To do that, I wrote a Python script that you can check out here. This script will create two different files. One will be a Numpy object (conversationDictionary.npy) that contains all of the input output pairs. The other will be a large txt file (conversationData.txt) that contains these pairs in sentence form, one after the other. Normally, I love being able to share datasets, but for this specific one, I’m keeping it private just because it has a lot of private conversations, and I don’t think my friends would be happy if they were just floating around on the internet. But here’s a snapshot of how the final dataset looks like.
Word Vectors
LOL. LMAO. WTF. These are all words that showed up quite frequently in our conversation data file. While they are common in the realm of social media, they aren’t in a lot of traditional datasets. Normally, my first instinct when approaching any NLP task is to simply use pre-trained vectors, as they are trained on large corpuses for a large number of iterations. However, given that we have so many words and acronyms that aren’t in typical pre-trained word vector lists, generating our own word vectors Is critical to making sure that the words get represented properly.
To generate word vectors, we use the classic approach of a Word2Vec model. The basic idea is that the model creates word vectors by looking at the context with which words appear in sentences. Words with similar contexts will be placed close together in the vector space. For a more detailed overview of how a Word2Vec model is created and trained, check out this great blog post by one of my good friends, Rohan Varma.

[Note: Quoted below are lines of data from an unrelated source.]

## zinc
// microprocessor
module microprocessor(
  input             clk,
  input             sys_rst,
  input      [15:0] din,
  output     [15:0] dout,
  output     [15:0] imem_addr,
  input      [31:0] imem_data,
  output     [15:0] dmem_addr,
  output            dmem_we,
  input      [15:0] dmem_rdata,
  output            halted
);
Size: about 0.051 mm2 of cells after synthesis.
Settings: LEC_CHECK=0, CAP_MARGIN=20, CORE_ASPECT_RATIO=0.5, CORE_MARGIN=2, CORE_UTILIZATION=72, CTS_CLUSTER_DIAMETER=371, CTS_CLUSTER_SIZE=99, PLACE_DENSITY=0.38, SLEW_MARGIN=20, TNS_END_PERCENT=40; clock period 11.2 ns.
run.sh (not shown) runs the stock make flow with config.mk's settings and CLKGATE_MAP_FILE=.
In the summary table, zinc is marked failed, with error GRT-0116 raised in 5_1_grt.
Input-level comparison between quartz and zinc:
# zinc
export LEC_CHECK = 0
export CAP_MARGIN = 20
export CORE_ASPECT_RATIO = 0.5
export CORE_MARGIN = 2
export CORE_UTILIZATION = 72
export CTS_CLUSTER_DIAMETER = 371
export CTS_CLUSTER_SIZE = 99
export PLACE_DENSITY = 0.38
export SLEW_MARGIN = 20
export TNS_END_PERCENT = 40
create_clock -name core_clock -period 11.2 [get_ports {clk}]
# quartz
export LEC_CHECK = 0
export CAP_MARGIN = 20
export CORE_MARGIN = 2
export CORE_UTILIZATION = 72
export MAX_ROUTING_LAYER = met4
export SLEW_MARGIN = 20
create_clock -name core_clock -period 28.3 [get_ports {clk}]
Notes after the runs:
Going from zinc to quartz, depth of the CTS H-tree +1; number of rows created at floorplan rose by 29; buffers inserted during post-CTS setup optimization lost 35.
Comparing quartz and zinc, the lower total clock buffers created by CTS is on zinc.
Against zinc, count of instances resized after the clock tree is built in quartz fell by more than a quarter.
Placed wire-length estimate: quartz better than zinc
Diff zinc..quartz | synthesized cell count | negligible
Diff zinc -> quartz: total die size flat, minimum setup slack after placement up 18.33 ns.
quartz never completed, since it errored out during 5_1_grt.
Taking zinc as the reference, in quartz total placed instance area fell by about 7%, effective utilization at floorplan fell by 0.59 points.

Starting RTL as in the previous note.
==> flow/config.mk <==
export PLATFORM = sky130hd
export DESIGN_NAME = microprocessor
export DESIGN_NICKNAME = microprocessor
export VERILOG_FILES = /design/flow/design.v
export SDC_FILE = /design/flow/constraint.sdc
export NUM_CORES = 4
export LEC_CHECK = 0
export ABC_AREA = 0
export CAP_MARGIN = 20
export CELL_PAD_IN_SITES_GLOBAL_PLACEMENT = 0
export CORE_MARGIN = 2
export CORE_UTILIZATION = 69
export CTS_CLUSTER_DIAMETER = 28
export GPL_ROUTABILITY_DRIVEN = 1
export GPL_TIMING_DRIVEN = 1
export SLEW_MARGIN = 20
==> flow/constraint.sdc <==
create_clock -name core_clock -period 28.9 [get_ports {clk}]
set_input_delay 5.7800 -clock core_clock [delete_from_list [all_inputs] [get_ports {clk}]]
set_output_delay 5.7800 -clock core_clock [all_outputs]
set_load 0.01 [all_outputs]
The first run did not get past global routing (5_1_grt) on ODB-0269.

I trained the Word2Vec model in this Python script here, which saves the word vectors in a Numpy object.
Update: I later learned that the Tensorflow Seq2Seq function trains word embeddings from scratch, so I don’t end up using these word vectors, but it was still good practice.
Creating a Seq2Seq Model With Tensorflow
Now that we’ve created the dataset and generated our word vectors, we can move on to coding the Seq2Seq model. I created and trained the model in this Python script. I’ve tried to comment the code to the best of my ability, so hopefully, you can follow along. The crux of the model lies in Tensorflow’s embedding_rnn_seq2seq() function. You can find documentation for it here.

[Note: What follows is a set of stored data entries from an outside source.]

==> job 8669 <==
Design upsample_csc, start of the top module:
module upsample_csc (
    input  logic        clk,
    input  logic        resetn,
    input  logic        start,
    output logic        done,
    input  logic [15:0] sram_read_data,
    output logic [15:0] sram_write_data,
    output logic [17:0] sram_address,
    output logic        sram_we_n
);
logic [31:0] mult_1_in1, mult_1_in2;
logic [31:0] mult_2_in1, mult_2_in2;
logic [31:0] mult_3_in1, mult_3_in2;
logic [63:0] mult_1_res, mult_2_res, mult_3_res;
assign mult_1_res = mult_1_in1 * mult_1_in2;
assign mult_2_res = mult_2_in1 * mult_2_in2;
assign mult_3_res = mult_3_in1 * mult_3_in2;
M1 M1_unit (
    .CLOCK_50_I(clk),
    .resetn(resetn),
    .M1_start(start),
    .M1_done(done),
    .M1_SRAM_read_data(sram_read_data),
    .M1_SRAM_write_data(sram_write_data),
    .M1_SRAM_address(sram_address),
    .M1_SRAM_we_n(sram_we_n),
    .M1_mult_1_in1(mult_1_in1),
    .M1_mult_1_in2(mult_1_in2),
    .M1_mult_2_in1(mult_2_in1),
    .M1_mult_2_in2(mult_2_in2),
    .M1_mult_3_in1(mult_3_in1),
    .M1_mult_3_in2(mult_3_in2),
    .M1_mult_res_1(mult_1_res),
    .M1_mult_res_2(mult_2_res),
    .M1_mult_res_3(mult_3_res)
);
endmodule
export LEC_CHECK = 0
export ABC_AREA = 1
export CAP_MARGIN = 5
export CELL_PAD_IN_SITES_DETAIL_PLACEMENT = 0
export CELL_PAD_IN_SITES_GLOBAL_PLACEMENT = 0
export CORE_MARGIN = 2
export CORE_UTILIZATION = 72
export CTS_CLUSTER_DIAMETER = 355
export CTS_CLUSTER_SIZE = 35
export HOLD_SLACK_MARGIN = -0.09
export MIN_ROUTING_LAYER = met1
export PLACE_DENSITY = 0.64
export SETUP_SLACK_MARGIN = -0.63
export SLEW_MARGIN = 5
create_clock -name core_clock -period 7.23 [get_ports {clk}]
run.sh (not shown) runs the stock make flow with config.mk's settings and CLKGATE_MAP_FILE=.
==> inputs of job 2976, as changes to job 8669 <==
Settings changed: ABC_AREA 1 to default, CAP_MARGIN 5 to 20, CELL_PAD_IN_SITES_DETAIL_PLACEMENT 0 to default, CELL_PAD_IN_SITES_GLOBAL_PLACEMENT 0 to default, CTS_CLUSTER_DIAMETER 355 to default, CTS_CLUSTER_SIZE 35 to default, HOLD_SLACK_MARGIN -0.09 to default, MIN_ROUTING_LAYER met1 to default, PLACE_DENSITY 0.64 to 0.65, SETUP_SLACK_MARGIN -0.63 to default, SLEW_MARGIN 5 to 20.
==> flow/constraint.sdc (replaced) <==
create_clock -name core_clock -period 10.2 [get_ports {clk}]
set_input_delay 2.0400 -clock core_clock [delete_from_list [all_inputs] [get_ports {clk}]]
set_output_delay 2.0400 -clock core_clock [all_outputs]
set_load 0.01 [all_outputs]
==> summary.txt <==
State of the implementation.

- Routing resource usage on met3 recorded by global route was 52.9%.
- The number of nets at floorplan is 7,293, for reference.
- The setup slack after placement is -2.47 ns, for reference.
- The flow did not finish.
- The number of different library cells used by synthesis comes to 68.
- It got as far as global routing (5_1_grt) and failed there.
- The placeable core region is 0.0656 mm^2, for reference.
- In the global route stage, met1 resource usage came out at 70.6%.
- A synthesized cell averages 7.92 um^2.
- For this run, the register share of the synthesized area comes to between 10% and 20%.
- The number of rows in the core area is 94, for reference.
- The overall overflow remaining after global route is 11, for reference.
- The buffer count from post-CTS setup fixing is 120, for reference.
- In this run, post-CTS repair resized a total of 309 instances.
- The tool reported: "[ERROR GRT-0116] Global routing finished with congestion. Check the congestion regions in the DRC Viewer".
- By area the synthesized netlist is led by ha_1 (23%), dfrtp_1 (18%), fa_1 (16%).
-- figures above: job 8669

==> summary.txt <==
Notes on the physical implementation.

- Per the post-synthesis report, the nets total 6,567.
- The checks that failed: setup timing.
- The sequential fraction of the synthesis area is a little under a fifth, for reference.
- The per-instance average area after synthesis is 8.94 um^2, for reference.
- In the final report, the number of endpoints failing setup comes to 5.
- The overall overflow remaining after global route is 0, for reference.
- The count of distinct cell types in the synthesized netlist is 113, for reference.
- The worst-case setup margin in the final layout is -0.305 ns, for reference.
- The routing usage on met3 is 7.87%, for reference.
- The quantity of gates resized following cts is 92, for reference.
- Post-CTS timing repair inserted 22 buffers for setup.
- The setup slack after placement is -0.685 ns, for reference.
- The number of rows in the core area is 93, for reference.
- The flow ran to the end, but the layout failed its checks.
-- figures above: job 2976


* * *

==> run R <==
upsample_csc again, from the RTL that the note above started with.
Design upsample_csc, start of the top module:
module upsample_csc (
    input  logic        clk,
    input  logic        resetn,
    input  logic        start,
    output logic        done,
    input  logic [15:0] sram_read_data,
    output logic [15:0] sram_write_data,
    output logic [17:0] sram_address,
    output logic        sram_we_n
);
logic [31:0] mult_1_in1, mult_1_in2;
logic [31:0] mult_2_in1, mult_2_in2;
logic [31:0] mult_3_in1, mult_3_in2;
logic [63:0] mult_1_res, mult_2_res, mult_3_res;
assign mult_1_res = mult_1_in1 * mult_1_in2;
assign mult_2_res = mult_2_in1 * mult_2_in2;
assign mult_3_res = mult_3_in1 * mult_3_in2;
M1 M1_unit (
    .CLOCK_50_I(clk),
    .resetn(resetn),
    .M1_start(start),
    .M1_done(done),
    .M1_SRAM_read_data(sram_read_data),
    .M1_SRAM_write_data(sram_write_data),
    .M1_SRAM_address(sram_address),
    .M1_SRAM_we_n(sram_we_n),
    .M1_mult_1_in1(mult_1_in1),
    .M1_mult_1_in2(mult_1_in2),
    .M1_mult_2_in1(mult_2_in1),
    .M1_mult_2_in2(mult_2_in2),
    .M1_mult_3_in1(mult_3_in1),
    .M1_mult_3_in2(mult_3_in2),
    .M1_mult_res_1(mult_1_res),
    .M1_mult_res_2(mult_2_res),
    .M1_mult_res_3(mult_3_res)
);
endmodule
Settings: LEC_CHECK=0, ABC_AREA=1, CAP_MARGIN=5, CELL_PAD_IN_SITES_DETAIL_PLACEMENT=0, CELL_PAD_IN_SITES_GLOBAL_PLACEMENT=2, CORE_MARGIN=7, CORE_UTILIZATION=34, CTS_CLUSTER_DIAMETER=305, GPL_ROUTABILITY_DRIVEN=0, HOLD_SLACK_MARGIN=-0.05, MAX_ROUTING_LAYER=met4, MIN_ROUTING_LAYER=met1, PLACE_DENSITY_LB_ADDON=0.15, SETUP_SLACK_MARGIN=1.5, SLEW_MARGIN=30, TNS_END_PERCENT=90; clock period 7.82 ns.
==> inputs of run F, as changes to run R <==
Settings changed: CAP_MARGIN 5 to 20, CELL_PAD_IN_SITES_DETAIL_PLACEMENT 0 to not set, CELL_PAD_IN_SITES_GLOBAL_PLACEMENT 2 to not set, CORE_MARGIN 7 to 2, CORE_UTILIZATION 34 to 64, CTS_CLUSTER_DIAMETER 305 to not set, GPL_ROUTABILITY_DRIVEN 0 to not set, HOLD_SLACK_MARGIN -0.05 to not set, MAX_ROUTING_LAYER met4 to not set, MIN_ROUTING_LAYER met1 to not set, PLACE_DENSITY set to 0.6, PLACE_DENSITY_LB_ADDON 0.15 to not set, SETUP_SLACK_MARGIN 1.5 to not set, SLEW_MARGIN 30 to 20, TNS_END_PERCENT 90 to not set.
==> flow/constraint.sdc (replaced) <==
create_clock -name core_clock -period 12.7 [get_ports {clk}]
set_input_delay 2.5400 -clock core_clock [delete_from_list [all_inputs] [get_ports {clk}]]
set_output_delay 2.5400 -clock core_clock [all_outputs]
set_load 0.01 [all_outputs]
==> inputs of run P, as changes to run R <==
Settings changed: ABC_AREA 1 to not set, CAP_MARGIN 5 to 20, CELL_PAD_IN_SITES_DETAIL_PLACEMENT 0 to not set, CELL_PAD_IN_SITES_GLOBAL_PLACEMENT 2 to not set, CORE_MARGIN 7 to 2, CORE_UTILIZATION 34 to 32, CTS_CLUSTER_DIAMETER 305 to not set, GPL_ROUTABILITY_DRIVEN 0 to not set, HOLD_SLACK_MARGIN -0.05 to not set, MAX_ROUTING_LAYER met4 to not set, MIN_ROUTING_LAYER met1 to not set, PLACE_DENSITY set to 0.6, PLACE_DENSITY_LB_ADDON 0.15 to not set, SETUP_SLACK_MARGIN 1.5 to not set, SLEW_MARGIN 30 to 20, TNS_END_PERCENT 90 to not set.
==> flow/constraint.sdc (replaced) <==
create_clock -name core_clock -period 12.7 [get_ports {clk}]
set_input_delay 2.5400 -clock core_clock [delete_from_list [all_inputs] [get_ports {clk}]]
set_output_delay 2.5400 -clock core_clock [all_outputs]
set_load 0.01 [all_outputs]
==> CHANGELOG.md <==
### Changed

- Status: finished with violations
- Ao+oa area frac: 10.2%
- Layout clock buffer count: 68
- Post-route worst setup slack: -1460 ps
- Failed layout checks: setup timing
- Setup violators final: 58
- Avg Inst Size Synth: 7.92 µm²
-- figures above: run R

==> CHANGELOG.md <==
### Changed

- Final ANT Viol Nets: 0
- Initial Util: 32.1%
- Crit path capture: M1_unit.mult_op_6[31]
- Ao+oa area frac: 14.7%
- Post-route worst setup slack: 837 ps
- Met3 wire length: 5960 µm
- Status: timing/DRC/antenna clean
- Layout clock buffer count: 63
- Commonest flop: dfrtp_1
- Avg Inst Size Synth: 8.94 µm²
- Setup violators final: 0
-- figures above: run P

==> CHANGELOG.md <==
### Changed

- Setup violators final: 0
- Layout clock buffer count: 57
- Avg Inst Size Synth: 7.92 µm²
- Max-area cell class: logic gates
- Initial antenna violation count: 1
- Status: timing/DRC/antenna clean
- Post-route worst setup slack: 1760 ps
- Worst Setup SP: M1_unit.mult_op_1[13]
- Ao+oa area frac: 10.2%
-- figures above: run F


* * *

==> inputs of run a <==
Starting RTL as in the previous note.
clock: 9.06 ns
lec_check: 0
abc_area: 1
cap_margin: 5
cell_pad_in_sites_detail_placement: 0
cell_pad_in_sites_global_placement: 0
core_margin: 2
core_utilization: 72
cts_cluster_diameter: 55
min_routing_layer: met1
place_density_lb_addon: 0.2
setup_slack_margin: 0.93
slew_margin: 0
==> run b: changes against run a <==
ABC_AREA = default   (was 1)
CAP_MARGIN = 20   (was 5)
CELL_PAD_IN_SITES_DETAIL_PLACEMENT = default   (was 0)
CELL_PAD_IN_SITES_GLOBAL_PLACEMENT = default   (was 0)
CORE_UTILIZATION = 67   (was 72)
CTS_CLUSTER_DIAMETER = default   (was 55)
MIN_ROUTING_LAYER = default   (was met1)
PLACE_DENSITY = 0.6   (was default)
PLACE_DENSITY_LB_ADDON = default   (was 0.2)
SETUP_SLACK_MARGIN = default   (was 0.93)
SLEW_MARGIN = 20   (was 0)
==> flow/constraint.sdc (replaced) <==
create_clock -name core_clock -period 11.1 [get_ports {clk}]
set_input_delay 2.2200 -clock core_clock [delete_from_list [all_inputs] [get_ports {clk}]]
set_output_delay 2.2200 -clock core_clock [all_outputs]
set_load 0.01 [all_outputs]
==> run c: changes against run a <==
ABC_AREA = default   (was 1)
CAP_MARGIN = 20   (was 5)
CELL_PAD_IN_SITES_DETAIL_PLACEMENT = default   (was 0)
CELL_PAD_IN_SITES_GLOBAL_PLACEMENT = default   (was 0)
CORE_UTILIZATION = 40   (was 72)
CTS_CLUSTER_DIAMETER = default   (was 55)
MIN_ROUTING_LAYER = default   (was met1)
PLACE_DENSITY = 0.6   (was default)
PLACE_DENSITY_LB_ADDON = default   (was 0.2)
SETUP_SLACK_MARGIN = default   (was 0.93)
SLEW_MARGIN = 20   (was 0)
==> flow/constraint.sdc (replaced) <==
create_clock -name core_clock -period 11.0 [get_ports {clk}]
set_input_delay 2.2000 -clock core_clock [delete_from_list [all_inputs] [get_ports {clk}]]
set_output_delay 2.2000 -clock core_clock [all_outputs]
set_load 0.01 [all_outputs]
==> summary of the runs <==
Of run c and run b, run c has the higher critical path depth (gap 4). Between run b and run a, the lower synthesized cell count is in run b (gap 12%, measured against run a). Of run c and run b, run b has the higher core utilization (gap 29 points). Against run c, the register-to-register slack of run b is lower by 0.11 ns. Between run b and run a, the lower area after synthesis is in run b (gap about 0.7%, measured against run a). Between run b and run c, the lower count of clock-buffer cells in the layout is in run b (gap 3). Run a died in global routing (5_1_grt). Run b completed with no timing, DRC or antenna violations. Run c finished with timing, DRC and antenna clean.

Tracking the Training Progress
One of the interesting aspects of this project was getting a chance to look at how the responses changed as the network trained. At different points in the training loop, I tested the network on an input string and outputted all of the non-pad and non-EOS tokens in the output. At first, you can see that the responses were mainly blank, as the network repeatedly outputted padding and EOS tokens. This is normal since padding tokens are by far the most frequent token in the whole dataset. Then, you can see that the network starts to output ‘lol’ for every single input string it is given. This makes sense intuitively since ‘lol’ gets used so often these days that it kind of is an acceptable response to anything. Slowly, you start to see more complete thoughts and grammatical structure come up in the responses. Could be due to a bit of overfitting as well.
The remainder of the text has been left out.